宮城県大崎市・中山平温泉の老舗旅館「仙庄館」が、10月16日付で仙台地方裁判所から破産開始決定を受けた。東京商工リサーチおよび帝国データバンクが相次いで発表した。

仙庄館は1922年(大正11年)に創業し、1937年(昭和12年)に法人化。鳴子温泉郷の一角、中山平温泉において、硫黄泉の大浴場や露天風呂、貸し切り風呂などを備え、観光客や地元住民から長年親しまれてきた。

バブル期の1990年代前半には、大規模な宴会場を有し、団体旅行客の受け入れも可能な旅館として、1993年3月期には年商約8億5000万円を計上。

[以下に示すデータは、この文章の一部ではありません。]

What follows belongs to an exercise in optimizing a design on an open flow for small area, a short achievable clock period and few clock cycles per item; a production flow would make more cautious choices. RTL that was checked went through simulation tests only; none was proved equivalent to the original. Power and IR drop assume default switching activity.

==> v3 <==
## serial_packet_framer_deframer_core
module serial_packet_framer_deframer_core #(
   parameter int TX_BUFFER_DEPTH = 256
) (
   input  logic       clock,
   input  logic       reset,
   input  logic       req_valid,
   output logic       req_ready,
   input  logic [2:0] req_action,
   input  logic [7:0] req_byte_value,
   input  logic [7:0] req_load_index,
   input  logic [7:0] req_tx_length,
   output logic       rsp_valid,
   input  logic       rsp_ready,
   output logic [1:0] rsp_kind,
   output logic [7:0] rsp_out_byte,
   output logic [7:0] rsp_position,
   output logic [7:0] rsp_packet_length,
   output logic       rsp_tx_busy
);
==> flow/config.mk <==
export PLATFORM = sky130hd
export DESIGN_NAME = serial_packet_framer_deframer_core
export DESIGN_NICKNAME = serial_packet_framer_deframer_core
export VERILOG_FILES = /design/flow/design.v
export SDC_FILE = /design/flow/constraint.sdc
export NUM_CORES = 4
export LEC_CHECK = 0
export ABC_CLOCK_PERIOD_IN_PS = 2500
export CAP_MARGIN = 20
export CORE_MARGIN = 2
export CORE_UTILIZATION = 55
export CTS_CLUSTER_DIAMETER = 120
export CTS_CLUSTER_SIZE = 26
export SETUP_SLACK_MARGIN = 2.0
export SLEW_MARGIN = 20
==> flow/constraint.sdc <==
create_clock -name core_clock -period 5.0 [get_ports {clock}]
set_input_delay 1.0000 -clock core_clock [delete_from_list [all_inputs] [get_ports {clock}]]
set_output_delay 1.0000 -clock core_clock [all_outputs]
set_load 0.01 [all_outputs]
standard.sh (not shown) runs the stock make flow with config.mk's settings and CLKGATE_MAP_FILE= SYNTH_SCRIPT=/design/flow/synth_recipe.tcl, a recipe that flattens the netlist after the stock synthesis.
==> flow/flow/run.sh <==
#!/bin/bash
# The standard layout (standard.sh, the standard flow's own ORFS run), with two changes:
# the port buffers are buf_2 cells instead of the slow delay-buffer cell that
# buffer_ports picks by default, and the resizer may swap cells across
# footprints. Every port still gets a buffer. make's full output goes to
# layout.log in this folder; ORFS keeps each step's log under orfs/logs.
set -euo pipefail
bash standard.sh "BUFFER_PORTS_ARGS=-buffer_cell sky130_fd_sc_hd__buf_2" \
   MATCH_CELL_FOOTPRINT=0 finish > layout.log 2>&1
==> v12 (differences from v3) <==
--- a/flow/design.v
+++ b/flow/design.v
@@ -282,15 +282,16 @@
       ring_wr_data_in = 8'd0;
       ring_wr_seg_in  = 5'd0;
       for (int q = 0; q < NPQ; q++) begin
          pq_match[q]  = pq_valid_ff[q] && (pq_idx_ff[q] == req_load_index);
          pq_due[q]    = pq_valid_ff[q] && !pq_sel_ff[q] && (pq_idx_ff[q][2:0] == phase_inc);
          pq_sel_in[q] = pq_due[q] && !found;
          found        = found || pq_due[q];
-         ring_wr_data_in = ring_wr_data_in | ({8{pq_sel_in[q]}} & pq_data_ff[q]);
+         ring_wr_data_in = ring_wr_data_in | ({8{pq_sel_in[q]}}
+                           & ((ring_load && pq_match[q]) ? req_byte_value : pq_data_ff[q]));
          ring_wr_seg_in  = ring_wr_seg_in  | ({5{pq_sel_in[q]}} & pq_idx_ff[q][7:3]);
       end
       pq_direct = ring_load && !(|pq_match) && !found && (req_load_index[2:0] == phase_inc);
       if (pq_direct) begin
          ring_wr_data_in = req_byte_value;
          ring_wr_seg_in  = req_load_index[7:3];
       end
@@ -298,22 +299,21 @@
    always_comb begin
       logic [7:0] fwd;
       fwd          = 8'd0;
       for (int q = 0; q < NPQ; q++) begin
          pq_hit[q]    = pq_valid_ff[q] && (pq_idx_ff[q] == {ref_seg_ff, phase_ff});
          fwd          = fwd | ({8{pq_hit[q]}} & pq_data_ff[q]);
       end
+      if (ring_wr_en_ff && (ring_wr_seg_ff == ref_seg_ff)) begin
+         fwd = fwd | ring_wr_data_ff;
+      end
       ref_data   = fwd;
-      if (!(|pq_hit)) begin
-         if (ring_wr_en_ff && (ring_wr_seg_ff == ref_seg_ff)) begin
-            ref_data = ring_wr_data_ff;
-         end else begin
-            for (int g = 1; g < NSEG; g++) begin
-               ref_data = ref_data | ({8{ref_sel_ff[g]}} & tap[g]);
-            end
+      if (!(|pq_hit) && !(ring_wr_en_ff && (ring_wr_seg_ff == ref_seg_ff))) begin
+         for (int g = 1; g < NSEG; g++) begin
+            ref_data = ref_data | ({8{ref_sel_ff[g]}} & tap[g]);
          end
       end
    end
    logic [NPQ-1:0] pq_alloc;
    logic [7:0]     pq_idx_in [NPQ];
    logic           pq_room_next;
    always_comb begin
@@ -382,15 +382,15 @@
       rx_position_ff <= rx_position_in;
       tx_phase_ff    <= tx_phase_in;
       tx_count_ff    <= tx_count_in;
       tx_position_ff <= tx_position_in;
    end
    always_ff @(posedge clock) begin
       pq_valid_ff <= pq_valid_in;
-      pq_sel_ff   <= pq_sel_in & ~({NPQ{ring_load}} & pq_match);
+      pq_sel_ff   <= pq_sel_in;
       ring_wr_en_ff   <= (|pq_due) || pq_direct;
       ring_wr_seg_ff  <= ring_wr_seg_in;
       ring_wr_data_ff <= ring_wr_data_in;
       for (int q = 0; q < NPQ; q++) begin
          if ((ring_load && pq_match[q]) || pq_alloc[q]) begin
             pq_data_ff[q] <= req_byte_value;
          end
==> flow/run.sh (new file) <==
#!/bin/bash
# synth_recipe.tcl (not shown) runs the flow's synth.tcl, then flattens the netlist and writes it again
# the make line also repeats each setting of config.mk as NAME=value (left out here)
make -C /OpenROAD-flow-scripts/flow DESIGN_CONFIG=/design/flow/config.mk WORK_HOME=/design/flow/orfs CLKGATE_MAP_FILE= SYNTH_SCRIPT=/design/flow/synth_recipe.tcl finish
Settings changed: CORE_UTILIZATION 55 to 50, PLACE_DENSITY from default to 0.8.
removed: flow/flow/run.sh
removed: flow/standard.sh
==> v11 (differences from v3) <==
--- a/flow/design.v
+++ b/flow/design.v
@@ -263,14 +263,15 @@
          end
       end
    end
    assign ref_own_stay = !pos_in_head && (phase_inc == tx_position_ff[2:0]);
    assign ref_own_step = (!pos_in_head || pos_lo_max) && (phase_inc == pos_inc[2:0]);
    assign ref_seg_in   = act_start ? 5'd1 : consume ? ref_seg_step : ref_seg_stay;
    assign ref_own_in   = !act_start && (consume ? ref_own_step : ref_own_stay);
+   logic [NPQ-1:0] pq_elig_ff, pq_elig_in;            
    logic [NPQ-1:0] pq_sel_ff, pq_sel, pq_due, pq_sel_in, pq_match, pq_hit;
    logic         pq_direct;
    logic         ring_wr_en_ff;
    logic [4:0]   ring_wr_seg_ff, ring_wr_seg_in;
    logic [7:0]   ring_wr_data_ff, ring_wr_data_in;
    assign pq_sel       = pq_sel_ff;
    assign ring_wr_en   = ring_wr_en_ff;
@@ -282,38 +283,38 @@
       ring_wr_data_in = 8'd0;
       ring_wr_seg_in  = 5'd0;
       for (int q = 0; q < NPQ; q++) begin
          pq_match[q]  = pq_valid_ff[q] && (pq_idx_ff[q] == req_load_index);
          pq_due[q]    = pq_valid_ff[q] && !pq_sel_ff[q] && (pq_idx_ff[q][2:0] == phase_inc);
          pq_sel_in[q] = pq_due[q] && !found;
          found        = found || pq_due[q];
-         ring_wr_data_in = ring_wr_data_in | ({8{pq_sel_in[q]}} & pq_data_ff[q]);
+         ring_wr_data_in = ring_wr_data_in | ({8{pq_sel_in[q]}}
+                           & ((ring_load && pq_match[q]) ? req_byte_value : pq_data_ff[q]));
          ring_wr_seg_in  = ring_wr_seg_in  | ({5{pq_sel_in[q]}} & pq_idx_ff[q][7:3]);
       end
       pq_direct = ring_load && !(|pq_match) && !found && (req_load_index[2:0] == phase_inc);
       if (pq_direct) begin
          ring_wr_data_in = req_byte_value;
          ring_wr_seg_in  = req_load_index[7:3];
       end
    end
    always_comb begin
       logic [7:0] fwd;
       fwd          = 8'd0;
       for (int q = 0; q < NPQ; q++) begin
-         pq_hit[q]    = pq_valid_ff[q] && (pq_idx_ff[q] == {ref_seg_ff, phase_ff});
+         pq_hit[q]    = pq_elig_ff[q] && (pq_idx_ff[q][7:3] == ref_seg_ff);
          fwd          = fwd | ({8{pq_hit[q]}} & pq_data_ff[q]);
       end
+      if (ring_wr_en_ff && (ring_wr_seg_ff == ref_seg_ff)) begin
+         fwd = fwd | ring_wr_data_ff;
+      end
       ref_data   = fwd;
-      if (!(|pq_hit)) begin
-         if (ring_wr_en_ff && (ring_wr_seg_ff == ref_seg_ff)) begin
-            ref_data = ring_wr_data_ff;
-         end else begin
-            for (int g = 1; g < NSEG; g++) begin
-               ref_data = ref_data | ({8{ref_sel_ff[g]}} & tap[g]);
-            end
+      if (!(|pq_hit) && !(ring_wr_en_ff && (ring_wr_seg_ff == ref_seg_ff))) begin
+         for (int g = 1; g < NSEG; g++) begin
+            ref_data = ref_data | ({8{ref_sel_ff[g]}} & tap[g]);
          end
       end
    end
    logic [NPQ-1:0] pq_alloc;
    logic [7:0]     pq_idx_in [NPQ];
    logic           pq_room_next;
    always_comb begin
@@ -326,14 +327,15 @@
       for (int q = 0; q < NPQ; q++) begin
          pq_alloc[q] = ring_load && !(|pq_match) && !pq_direct
                        && (!pq_valid_ff[q] || pq_sel[q]) && !taken;
          taken       = taken || !pq_valid_ff[q] || pq_sel[q];
          pq_valid_in[q] = (pq_valid_ff[q] && !pq_sel[q])
                           || (ring_load && pq_match[q]) || pq_alloc[q];
          pq_idx_in[q]   = pq_alloc[q] ? req_load_index : pq_idx_ff[q];
+         pq_elig_in[q]  = pq_valid_in[q] && (pq_idx_in[q][2:0] == phase_inc);
          free[q]        = !pq_valid_ff[q] || pq_sel[q];
          due_next       = due_next || pq_due[q];
       end
       one = free;
       two = '0;
       for (int w = 1; w < NPQ; w = w * 2) begin
          for (int q = 0; q + w < NPQ; q = q + 2 * w) begin
@@ -382,15 +384,16 @@
       rx_position_ff <= rx_position_in;
       tx_phase_ff    <= tx_phase_in;
       tx_count_ff    <= tx_count_in;
       tx_position_ff <= tx_position_in;
    end
    always_ff @(posedge clock) begin
       pq_valid_ff <= pq_valid_in;
-      pq_sel_ff   <= pq_sel_in & ~({NPQ{ring_load}} & pq_match);
+      pq_elig_ff  <= pq_elig_in;
+      pq_sel_ff   <= pq_sel_in;
       ring_wr_en_ff   <= (|pq_due) || pq_direct;
       ring_wr_seg_ff  <= ring_wr_seg_in;
       ring_wr_data_ff <= ring_wr_data_in;
       for (int q = 0; q < NPQ; q++) begin
          if ((ring_load && pq_match[q]) || pq_alloc[q]) begin
             pq_data_ff[q] <= req_byte_value;
          end
==> flow/run.sh (new file) <==
#!/bin/bash
# synth_recipe.tcl (not shown) runs the flow's synth.tcl, then flattens the netlist and writes it again
# the make line also repeats each setting of config.mk as NAME=value (left out here)
make -C /OpenROAD-flow-scripts/flow DESIGN_CONFIG=/design/flow/config.mk WORK_HOME=/design/flow/orfs CLKGATE_MAP_FILE= SYNTH_SCRIPT=/design/flow/synth_recipe.tcl finish
removed: flow/flow/run.sh
removed: flow/standard.sh
==> v2 (differences from v3) <==
==> flow/run.sh (new file) <==
#!/bin/bash
# synth_recipe.tcl (not shown) runs the flow's synth.tcl, then flattens the netlist and writes it again
# the make line also repeats each setting of config.mk as NAME=value (left out here)
make -C /OpenROAD-flow-scripts/flow DESIGN_CONFIG=/design/flow/config.mk WORK_HOME=/design/flow/orfs CLKGATE_MAP_FILE= SYNTH_SCRIPT=/design/flow/synth_recipe.tcl finish
Settings changed: SETUP_SLACK_MARGIN 2.0 to 2.2.
removed: flow/flow/run.sh
removed: flow/standard.sh
==> run notes <==
metric	v12	v11	v3	v2
Share of power burned in registers	66.3%	65.4%	66.5%	66.2%
Fraction of final layout cells sized beyond drive strength 1	18.3%	18.6%	17.2%	19.3%
Post-DP Area	68300 um2	69000 um2	68500 um2	69100 um2
Crit Reg-Reg Startpoint	tx_position_ff[1]$_DFF_P_	ref_sel_ff[26]$_SDFF_PP0_	ref_sel_ff[10]$_SDFF_PP0_	ref_sel_ff[27]$_SDFF_PP0_
Post-synth EDFFs	307	283	307	307
Die extent in y	365 um	350 um	350 um	350 um
Number of multi-input logic gates	1729	1926	1970	1969
Footprint of the flip-flops and latches	51000 um2	51000 um2	51000 um2	51100 um2
Share of synthesized cell area in and, or, nand and nor gates	4.79%	5.36%	6.21%	6.21%
End point of the worst hold path	g_seg[3].u_seg.slot_ff[6][0]$_DFF_P_	g_seg[21].u_seg.slot_ff[4][5]$_DFF_P_	g_seg[7].u_seg.slot_ff[6][2]$_DFF_P_	g_seg[26].u_seg.slot_ff[7][2]$_DFF_P_
Number of flip-flops and latches	2392	2400	2392	2392
Sequential element share of the synthesized area	78.3%	77.1%	77.4%	77.4%
Launching element of the worst setup path	tx_position_ff[1]$_DFF_P_	req_load_index[4]	ref_sel_ff[10]$_SDFF_PP0_	ref_sel_ff[27]$_SDFF_PP0_
Complex-gate fraction of the synthesized area	5.53%	6.09%	6.17%	6.17%
Run status	finished clean	finished clean	finished clean	finished clean
Testbench counts of v12, summed over its fixed seeds: cycles 32,008, items 32,000.
Testbench counts of v11, summed over its fixed seeds: cycles 32,008, items 32,000.
Function not checked in v3 and v2: the RTL went through the layout flow alone.

separate check: timing with driven ports:
Ports are ideal in the flow. The routed layouts listed here were re-timed in OpenROAD.
Step 1, drivers: a clkbuf_16 drives clock and a buf_2 each remaining input, both assumed.
Step 2 also shifts input and output timing later by t, the mid clock arrival at the registers, as if the neighbouring blocks saw the same clock.
Slacks: no drivers / after step 1 / after step 2; pairs: no drivers / after step 1.
run | t, ns | setup WS [ns] | latest minus earliest clock arrival (ns)
v3 | 0.782 | 1.915 / 1.915 / 1.281 | 0.046 / 0.045
v12 | 0.795 | 1.787 / 1.787 / 1.314 | 0.068 / 0.068
v11 | 0.784 | 1.917 / 1.952 / 1.188 | 0.049 / 0.049
v2 | 0.793 | 1.965 / 1.965 / 1.333 | 0.054 / 0.054
After both steps setup and hold are still met in every run listed. The setup slack of v11, which loses most, moves by +0.035 ns with the drivers and by -0.729 ns with both steps.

しかし、その後は競合旅館の増加や観光需要の低迷といった環境の変化により、業績は徐々に低迷した。

2020年以降は新型コロナウイルス感染拡大の影響を大きく受け、通常営業の継続が困難な状況に。2021年3月期の売上高は約2000万円にまで落ち込み、2024年3月期においても約8000万円にとどまり、経常損益は赤字に転落していた。こうした中で、2025年4月1日から無期限休業に入っていたが、業績回復の見通しが立たず、今回の法的手続きに踏み切った。

負債総額は、2024年3月期末時点で約3億円にのぼる。